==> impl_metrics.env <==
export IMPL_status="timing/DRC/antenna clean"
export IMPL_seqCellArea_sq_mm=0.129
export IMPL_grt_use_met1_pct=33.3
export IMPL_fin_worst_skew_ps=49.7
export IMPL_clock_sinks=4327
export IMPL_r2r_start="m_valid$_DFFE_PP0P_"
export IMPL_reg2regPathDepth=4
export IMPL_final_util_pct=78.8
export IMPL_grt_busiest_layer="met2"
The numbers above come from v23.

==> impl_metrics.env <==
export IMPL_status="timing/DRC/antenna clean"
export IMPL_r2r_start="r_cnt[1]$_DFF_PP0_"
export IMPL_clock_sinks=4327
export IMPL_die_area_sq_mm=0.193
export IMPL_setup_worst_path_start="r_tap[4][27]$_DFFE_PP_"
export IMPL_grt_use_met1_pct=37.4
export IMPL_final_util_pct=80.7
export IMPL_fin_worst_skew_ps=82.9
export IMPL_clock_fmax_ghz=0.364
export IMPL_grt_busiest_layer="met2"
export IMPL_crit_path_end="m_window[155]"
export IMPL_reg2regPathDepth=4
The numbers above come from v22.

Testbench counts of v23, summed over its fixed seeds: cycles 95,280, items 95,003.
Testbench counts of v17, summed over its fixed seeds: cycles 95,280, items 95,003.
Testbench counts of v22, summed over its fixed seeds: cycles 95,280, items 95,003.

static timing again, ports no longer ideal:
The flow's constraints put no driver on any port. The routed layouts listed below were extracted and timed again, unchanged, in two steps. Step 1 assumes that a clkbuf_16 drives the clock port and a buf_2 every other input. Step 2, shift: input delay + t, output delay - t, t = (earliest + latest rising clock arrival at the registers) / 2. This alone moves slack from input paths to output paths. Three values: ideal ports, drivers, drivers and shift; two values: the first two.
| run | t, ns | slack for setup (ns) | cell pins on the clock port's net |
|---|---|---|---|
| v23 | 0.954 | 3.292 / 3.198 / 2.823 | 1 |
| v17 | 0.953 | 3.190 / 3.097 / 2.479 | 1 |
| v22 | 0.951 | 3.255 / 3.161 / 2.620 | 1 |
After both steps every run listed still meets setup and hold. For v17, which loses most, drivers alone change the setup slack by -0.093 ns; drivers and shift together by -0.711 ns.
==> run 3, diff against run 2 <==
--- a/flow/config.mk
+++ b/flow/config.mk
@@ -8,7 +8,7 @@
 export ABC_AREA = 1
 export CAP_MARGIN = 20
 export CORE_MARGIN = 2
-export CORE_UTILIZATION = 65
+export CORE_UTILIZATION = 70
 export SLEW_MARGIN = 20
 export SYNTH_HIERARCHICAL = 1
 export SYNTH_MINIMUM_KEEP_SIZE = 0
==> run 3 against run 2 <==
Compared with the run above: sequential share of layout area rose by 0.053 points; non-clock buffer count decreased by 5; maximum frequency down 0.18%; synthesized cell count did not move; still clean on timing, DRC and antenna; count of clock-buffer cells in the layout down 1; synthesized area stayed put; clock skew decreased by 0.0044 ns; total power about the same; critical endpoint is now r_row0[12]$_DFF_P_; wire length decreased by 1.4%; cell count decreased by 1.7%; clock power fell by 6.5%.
Context: an optimization exercise on an open-source flow, tuned for small area, a short achievable clock period and few clock cycles per item. The choices shown serve that exercise and are no tape-out recipe. Only simulation tests tie the RTL to the original design; equivalence was not proved. Power figures rest on the tool's default switching activity, not on a simulated workload.

==> flow/design.v (excerpt) <==
module peer_table_replay_filter_top #(
   parameter int PEER_SLOTS = ptrf_pkg::PEER_SLOTS_DEFAULT
) (
   input  logic                          clock,
   input  logic                          reset,
   input  logic                          csr_write_enable,
   input  logic                          csr_write_data,
   input  logic                          req_valid,
   output logic                          req_stall,
   input  logic [ptrf_pkg::MODE_W-1:0]   req_mode,
   input  logic [ptrf_pkg::MAC_W-1:0]    req_peer_mac,
   input  logic [ptrf_pkg::MEMBER_W-1:0] req_member_id,
   input  logic [ptrf_pkg::SEQ_W-1:0]    req_sequence_req,
   input  logic                          req_reset_window,
   output logic                          rsp_valid,
   input  logic                          rsp_stall,
   output logic [ptrf_pkg::STATUS_W-1:0] rsp_status,
  ...
export LEC_CHECK = 0
export ABC_CLOCK_PERIOD_IN_PS = 2500
export CAP_MARGIN = 20
export CORE_MARGIN = 2
export CORE_UTILIZATION = 50
export SETUP_SLACK_MARGIN = 2.0
export SLEW_MARGIN = 20
create_clock -name core_clock -period 5.0 [get_ports {clock}]
run.sh (not shown) runs the stock make flow with config.mk's settings and CLKGATE_MAP_FILE= SYNTH_SCRIPT=/design/flow/synth_recipe.tcl, a recipe that flattens the netlist after the stock synthesis.
Rerun with:
Settings changed: ABC_CLOCK_PERIOD_IN_PS 2500 to default, SETUP_SLACK_MARGIN 2.0 to 1.0.
Total power shrinks by a few percent; combinational power shrinks by a little under a tenth; wire length shrinks by roughly a tenth; register-to-register slack improves by 0.05 ns; via count shrinks by a little under a tenth; setup slack improves by 0.053 ns; flip-flop and latch count is unchanged; clock-buffer cell count grows by 6; global-route usage shrinks by 4.1 points; critical path depth shrinks by 2.
Context: an optimization exercise on an open-source flow, tuned for small area, a short achievable clock period and few clock cycles per item. The choices shown serve that exercise and are no tape-out recipe.
Function was checked by simulation only, so behaviour that the tests miss may differ from the original.
Power figures rest on the tool's default switching activity, not on a simulated workload.

--- design/flow/config.mk ---
export PLATFORM = sky130hd
export DESIGN_NAME = nearest_symbol_at_or_below
export DESIGN_NICKNAME = nearest_symbol_at_or_below
export VERILOG_FILES = /design/flow/design.v
export SDC_FILE = /design/flow/constraint.sdc
export NUM_CORES = 4
export LEC_CHECK = 0
export CAP_MARGIN = 20
export CORE_MARGIN = 2
export CORE_UTILIZATION = 25
export SLEW_MARGIN = 20
--- design/flow/constraint.sdc ---
create_clock -name core_clock -period 10.0 [get_ports {clk}]
set_input_delay 2.0000 -clock core_clock [delete_from_list [all_inputs] [get_ports {clk}]]
set_output_delay 2.0000 -clock core_clock [all_outputs]
set_load 0.01 [all_outputs]
--- design/flow/design.v ---
`default_nettype none
package nsab_pkg;
  localparam int unsigned ADDR_VAL_W      = 16;
  localparam int unsigned SYM_NUM_W       = 6;
  localparam int unsigned ENTRY_W         = ADDR_VAL_W + SYM_NUM_W;
  localparam int unsigned TABLE_DEPTH_DEF = 64;
  localparam int unsigned IN_DATA_W  = 32;
  localparam int unsigned IN_USER_W  = 2;
  localparam int unsigned OUT_DATA_W = 24;
  localparam logic [1:0] OP_INSERT = 2'd0;
  localparam logic [1:0] OP_LOOKUP = 2'd1;
  localparam logic [1:0] OP_CLEAR  = 2'd2;
  localparam logic [1:0] OP_NOP    = 2'd3;
  localparam int unsigned MAX_INFLIGHT = 4;
endpackage
`default_nettype wire
`default_nettype none
module nsab_ram #(
  parameter int unsigned DEPTH = 64
) (
  input  wire logic                              clk,
  input  wire logic                              rst,
  input  wire logic                              ins,       
  input  wire logic                              clr,       
  input  wire logic [nsab_pkg::ADDR_VAL_W-1:0]   x,         
  output logic                                   full,
  output logic [DEPTH-1:0]                       hit,
  output logic                                   found,
  input  wire logic [DEPTH-1:0]                  rd_sel,
  output logic [nsab_pkg::ENTRY_W-1:0]           rd_data
);
  localparam int unsigned VAL_W = nsab_pkg::ADDR_VAL_W;
  localparam int unsigned NUM_W = nsab_pkg::SYM_NUM_W;
  localparam int unsigned ENT_W = nsab_pkg::ENTRY_W;
  logic [VAL_W-1:0] val [DEPTH];
  logic [NUM_W-1:0] num [DEPTH];
  logic [DEPTH-1:0] valid;
  logic [NUM_W-1:0] count;
  logic [DEPTH:0]   gt;
  assign full = valid[DEPTH-1];
  always_comb begin
    for (int i = 0; i < DEPTH; i++) begin
      gt[i] = ~valid[i] | (val[i] > x);
    end
    gt[DEPTH] = 1'b1;
    for (int i = 0; i < DEPTH; i++) begin
      hit[i] = ~gt[i] & gt[i+1];
    end
  end
  assign found = ~gt[0];
  always_ff @(posedge clk) begin
    for (int i = 0; i < DEPTH; i++) begin
      if (ins && gt[i]) begin
        if (i > 0 && gt[(i > 0) ? i-1 : 0]) begin
          val[i] <= val[(i > 0) ? i-1 : 0];
          num[i] <= num[(i > 0) ? i-1 : 0];
        end else begin
          val[i] <= x;
          num[i] <= count;
        end
      end
    end
  end
  always_ff @(posedge clk) begin
    if (rst || clr) begin
      valid <= '0;
      count <= '0;
    end else if (ins) begin
      valid <= {valid[DEPTH-2:0], 1'b1};
      count <= count + NUM_W'(1);
    end
  end
  always_comb begin
    rd_data = '0;
    for (int i = 0; i < DEPTH; i++) begin
      rd_data = rd_data | ({ENT_W{rd_sel[i]}} & {val[i], num[i]});
    end
  end
endmodule
`default_nettype wire
`default_nettype none
module nsab_ctrl (
  input  wire logic                              clk,
  input  wire logic                              rst,
  input  wire logic                              s_tvalid,
  output logic                                   s_tready,
  input  wire logic [nsab_pkg::IN_DATA_W-1:0]    s_tdata,
  input  wire logic [nsab_pkg::IN_USER_W-1:0]    s_tuser,
  input  wire logic                              out_fire,
  output logic                                   a_v,
  output logic                                   a_ins,
  output logic                                   a_lk,
  output logic                                   a_clr,
  output logic [nsab_pkg::ADDR_VAL_W-1:0]        a_x
);
  localparam int unsigned VAL_W = nsab_pkg::ADDR_VAL_W;
  logic [2:0] inflight;
  logic       in_fire;
  assign in_fire  = s_tvalid & s_tready;
  assign s_tready = ~inflight[2];
  always_ff @(posedge clk) begin
    if (rst) begin
      inflight <= '0;
    end else begin
      inflight <= inflight + 3'(in_fire) - 3'(out_fire);
    end
  end
  always_ff @(posedge clk) begin
    if (rst) begin
      a_v <= 1'b0;
    end else begin
      a_v <= in_fire;
    end
  end
  always_ff @(posedge clk) begin
    a_ins <= (s_tuser == nsab_pkg::OP_INSERT);
    a_lk  <= (s_tuser == nsab_pkg::OP_LOOKUP);
    a_clr <= (s_tuser == nsab_pkg::OP_CLEAR);
    a_x   <= (s_tuser == nsab_pkg::OP_INSERT) ? s_tdata[VAL_W-1:0] : s_tdata[2*VAL_W-1:VAL_W];
  end
endmodule
`default_nettype wire
`default_nettype none
module nsab_dp #(
  parameter int unsigned TABLE_DEPTH = nsab_pkg::TABLE_DEPTH_DEF
) (
  input  wire logic                              clk,
  input  wire logic                              rst,
  input  wire logic                              a_v,
  input  wire logic                              a_ins,
  input  wire logic                              a_lk,
  input  wire logic                              a_clr,
  input  wire logic [nsab_pkg::ADDR_VAL_W-1:0]   a_x,
  output logic                                   m_tvalid,
  input  wire logic                              m_tready,
  output logic      [nsab_pkg::OUT_DATA_W-1:0]   m_tdata,
  output logic                                   out_fire
);
  localparam int unsigned OUT_W = nsab_pkg::OUT_DATA_W;
  localparam int unsigned ENT_W = nsab_pkg::ENTRY_W;
  localparam int unsigned QD    = nsab_pkg::MAX_INFLIGHT - 1;
  logic                   full;
  logic [TABLE_DEPTH-1:0] hit;
  logic                   found;
  logic [ENT_W-1:0]       rd_data;
  logic                   b_v;
  logic                   b_lk;
  logic                   b_full;
  logic                   b_found;
  logic [TABLE_DEPTH-1:0] b_sel;
  nsab_ram #(
    .DEPTH (TABLE_DEPTH)
  ) u_table (
    .clk     (clk),
    .rst     (rst),
    .ins     (a_v & a_ins & ~full),
    .clr     (a_v & a_clr),
    .x       (a_x),
    .full    (full),
    .hit     (hit),
    .found   (found),
    .rd_sel  (b_sel),
    .rd_data (rd_data)
  );
  always_ff @(posedge clk) begin
    if (rst) begin
      b_v <= 1'b0;
    end else begin
      b_v <= a_v;
    end
  end
  always_ff @(posedge clk) begin
    b_lk    <= a_lk;
    b_full  <= a_ins & full;
    b_found <= found;
    b_sel   <= hit;
  end
  logic [OUT_W-1:0] res;
  assign res = {b_full, {ENT_W{b_lk}} & rd_data, b_lk & b_found};
  logic [OUT_W-1:0] q [QD];
  logic [1:0]       q_rd;
  logic [1:0]       q_wr;
  logic [1:0]       q_n;
  logic             head_free;
  logic             q_pop;
  logic             q_push;
  assign out_fire  = m_tvalid & m_tready;
  assign head_free = ~m_tvalid | m_tready;
  assign q_pop     = head_free & (q_n != '0);
  assign q_push    = b_v & ~(head_free & (q_n == '0));
  always_ff @(posedge clk) begin
    if (rst) begin
      m_tvalid <= 1'b0;
    end else if (head_free) begin
      m_tvalid <= (q_n != '0) | b_v;
    end
  end
  always_ff @(posedge clk) begin
    if (head_free) begin
      m_tdata <= (q_n != '0) ? q[q_rd] : res;
    end
  end
  always_ff @(posedge clk) begin
    if (rst) begin
      q_rd <= '0;
      q_wr <= '0;
      q_n  <= '0;
    end else begin
      if (q_pop) begin
        q_rd <= (q_rd == 2'(QD - 1)) ? '0 : q_rd + 2'd1;
      end
      if (q_push) begin
        q_wr <= (q_wr == 2'(QD - 1)) ? '0 : q_wr + 2'd1;
      end
      q_n <= q_n + 2'(q_push) - 2'(q_pop);
    end
  end
  always_ff @(posedge clk) begin
    if (q_push) begin
      q[q_wr] <= res;
    end
  end
endmodule
`default_nettype wire
`default_nettype none
module nearest_symbol_at_or_below #(
  parameter int unsigned TABLE_DEPTH = nsab_pkg::TABLE_DEPTH_DEF
) (
  input  wire logic                            clk,
  input  wire logic                            rst,
  input  wire logic                            s_tvalid,
  output logic                                 s_tready,
  input  wire logic [nsab_pkg::IN_DATA_W-1:0]  s_tdata,
  input  wire logic [nsab_pkg::IN_USER_W-1:0]  s_tuser,
  output logic                                 m_tvalid,
  input  wire logic                            m_tready,
  output logic      [nsab_pkg::OUT_DATA_W-1:0] m_tdata
);
  logic                               a_v;
  logic                               a_ins;
  logic                               a_lk;
  logic                               a_clr;
  logic [nsab_pkg::ADDR_VAL_W-1:0]    a_x;
  logic                               out_fire;
  nsab_ctrl u_ctrl (
    .clk      (clk),
    .rst      (rst),
    .s_tvalid (s_tvalid),
    .s_tready (s_tready),
    .s_tdata  (s_tdata),
    .s_tuser  (s_tuser),
    .out_fire (out_fire),
    .a_v      (a_v),
    .a_ins    (a_ins),
    .a_lk     (a_lk),
    .a_clr    (a_clr),
    .a_x      (a_x)
  );
  nsab_dp #(
    .TABLE_DEPTH (TABLE_DEPTH)
  ) u_dp (
    .clk      (clk),
    .rst      (rst),
    .a_v      (a_v),
    .a_ins    (a_ins),
    .a_lk     (a_lk),
    .a_clr    (a_clr),
    .a_x      (a_x),
    .m_tvalid (m_tvalid),
    .m_tready (m_tready),
    .m_tdata  (m_tdata),
    .out_fire (out_fire)
  );
endmodule
`default_nettype wire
########
**Description of the task:**
Filter the data down to the lines that contain the string "come", and copy them.

**Answer area:**
The numbers above come from v23.
The numbers above come from v22.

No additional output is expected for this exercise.